Tree file prefix. Give a name to identify the tree files. One tree file will be created for each percent probability of data removal. A number indicating the percent probability data removal will be appended to the root of the file name.
Save the batch file. This is an option to save the series of commands given to NONA. Use the Browse button to select the path and file name for the batch file. Save the batch file with current settings using the Write Batch File button.

Congruence tab.
This tab is useful for comparing trees found using other programs (including NEXUS programs like PAUP*), or comparing trees found using PEST and/or NONA at an earlier date. Options under this tab will only be available when Tree search in NONA (under the PEST tab window) is unchecked and Assess congruence (under the PEST tab window) is checked. A reference tree must also be selected under the Pest tab window.
Comparison trees. Use the browse button to select the folder containing the reference trees.
Filter trees. This is the file extension used to identify tree files. PEST will compare all files with this extension found in the selected folder to the reference tree selected in the Pest tab window.
Tree format. Select xread or NEXUS file format. Both the reference and comparison trees must be in the same file format.

Typical Use of PEST.
Under the PEST tab, the following options should be selected: Tree search in NONA, Assess congruence, Reference tree: use default reference tree from NONA search. Under Output data, select Matches. Choose whether to also include Conflicts and/or Unresolved. Enter the name and directory path for the output file. The output file will be a tab delimied text file that can be imported into Excel.
Under the Tree search tab, use the Path to NONA browse button to indicate the path to NONA. Use the Path to matrix browse button to indicate the path to the xread data matrix that is being analyzed. Select the number of replicate matrices to be created for each level of character removal. Select the interval between batches. Select the number of trees to hold for each MULT* search. Select the number of MULT* search replicates for each rarefied matrix. Choose whether to use MAX* branch swapping. Choose whether to use the amb= or amb- criterion for dealing with ambiguous character support for nodes. Select a folder where output trees will be saved. Indicate the file name prefix for tree files. Choose whether to generate a batch file containing the commands that will be sent to NONA.
Return to the PEST tab and press the Run button.
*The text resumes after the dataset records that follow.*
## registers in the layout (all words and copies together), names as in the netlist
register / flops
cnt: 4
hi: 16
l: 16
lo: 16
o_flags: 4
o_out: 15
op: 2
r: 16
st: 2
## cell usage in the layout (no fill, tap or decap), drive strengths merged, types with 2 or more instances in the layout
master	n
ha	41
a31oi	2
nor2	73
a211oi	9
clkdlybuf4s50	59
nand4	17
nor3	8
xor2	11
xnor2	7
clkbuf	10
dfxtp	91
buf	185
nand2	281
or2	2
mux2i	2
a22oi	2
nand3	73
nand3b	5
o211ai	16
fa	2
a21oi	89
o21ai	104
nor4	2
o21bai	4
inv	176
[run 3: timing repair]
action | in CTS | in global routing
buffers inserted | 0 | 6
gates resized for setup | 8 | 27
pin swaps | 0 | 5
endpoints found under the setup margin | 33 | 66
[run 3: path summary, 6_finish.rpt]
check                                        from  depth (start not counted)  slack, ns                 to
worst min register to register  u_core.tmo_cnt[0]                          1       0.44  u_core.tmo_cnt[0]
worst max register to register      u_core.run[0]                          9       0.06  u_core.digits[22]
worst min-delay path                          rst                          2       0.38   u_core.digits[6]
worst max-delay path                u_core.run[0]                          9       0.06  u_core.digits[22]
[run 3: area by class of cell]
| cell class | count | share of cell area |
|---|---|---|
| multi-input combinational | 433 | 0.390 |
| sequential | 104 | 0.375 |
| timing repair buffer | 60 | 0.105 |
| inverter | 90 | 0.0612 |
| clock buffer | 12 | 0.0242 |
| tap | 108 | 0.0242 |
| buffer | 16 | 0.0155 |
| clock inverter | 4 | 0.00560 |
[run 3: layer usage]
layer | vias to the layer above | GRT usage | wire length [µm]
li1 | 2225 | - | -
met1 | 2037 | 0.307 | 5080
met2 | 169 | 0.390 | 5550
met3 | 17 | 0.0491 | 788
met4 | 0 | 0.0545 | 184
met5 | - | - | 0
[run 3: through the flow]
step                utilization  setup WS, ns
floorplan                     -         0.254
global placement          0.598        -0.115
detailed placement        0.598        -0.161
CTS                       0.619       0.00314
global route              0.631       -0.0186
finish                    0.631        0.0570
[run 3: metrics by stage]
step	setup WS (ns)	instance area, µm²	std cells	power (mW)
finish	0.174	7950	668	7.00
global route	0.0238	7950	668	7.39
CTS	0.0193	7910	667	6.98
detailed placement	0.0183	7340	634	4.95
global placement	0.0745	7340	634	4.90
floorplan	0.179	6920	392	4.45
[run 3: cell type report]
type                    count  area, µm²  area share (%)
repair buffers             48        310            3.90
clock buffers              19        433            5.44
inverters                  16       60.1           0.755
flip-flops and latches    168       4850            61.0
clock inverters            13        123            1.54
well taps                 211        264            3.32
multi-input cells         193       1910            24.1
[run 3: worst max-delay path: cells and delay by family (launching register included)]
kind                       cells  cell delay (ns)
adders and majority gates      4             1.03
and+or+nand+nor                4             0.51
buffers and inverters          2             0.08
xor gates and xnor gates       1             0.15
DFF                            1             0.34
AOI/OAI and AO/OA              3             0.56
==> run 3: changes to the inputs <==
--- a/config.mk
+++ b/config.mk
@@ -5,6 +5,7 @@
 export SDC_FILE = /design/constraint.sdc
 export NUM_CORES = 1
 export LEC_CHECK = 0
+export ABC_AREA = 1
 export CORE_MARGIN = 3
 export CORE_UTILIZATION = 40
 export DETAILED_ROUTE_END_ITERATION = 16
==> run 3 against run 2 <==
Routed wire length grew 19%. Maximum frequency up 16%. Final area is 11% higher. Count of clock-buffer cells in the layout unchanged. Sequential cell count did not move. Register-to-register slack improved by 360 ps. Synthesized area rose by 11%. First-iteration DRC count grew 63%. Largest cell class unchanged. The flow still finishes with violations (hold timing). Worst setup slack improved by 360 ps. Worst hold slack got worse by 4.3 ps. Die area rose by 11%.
When the analysis is complete, open the output file in Excel. The content of this file will depend on the Output data selections made (matches, conflicts, unresolved). If matches were selected, the output file will contain congruence, which is the average raw number of matching clades for each percent probability character removal, and scaled congruence score, which is the congruence divided by the number of nodes in the reference tree. If conflicts were selected, the output file will contain conflicts, which is the average raw number of conflicting clades for each percent probability character removal, and scaled conflicts score, which is the conflicts divided by the number of nodes in the reference tree. If unresolved was selected, the output file will contain unresolved, which is the average raw number of unresolved clades for each percent probability character removal, and scaled unresolved score, which is the unresolved divided by the number of nodes in the reference tree. All of these results are given for each value of percent probability character removal (remember, the higher the number, the more data is removed). Create an XY plot in Excel with percent probability character removal as the X-axis, and the scaled results (e.g., scaled congruence score) as the Y-axis.

Literature Cited

Goloboff, P. 1993. NONA (a bastard son of Pee-Wee). Version. 2.0. Program and documentation. Available from http://www.cladistics.com. Published by the author, Tucumán, Argentina

Nixon, K. C. 2002. WinClada. Version 1.00.08. Program and documentation. Available from http://www.cladistics.com. Published by the author, Ithaca, NY, USA.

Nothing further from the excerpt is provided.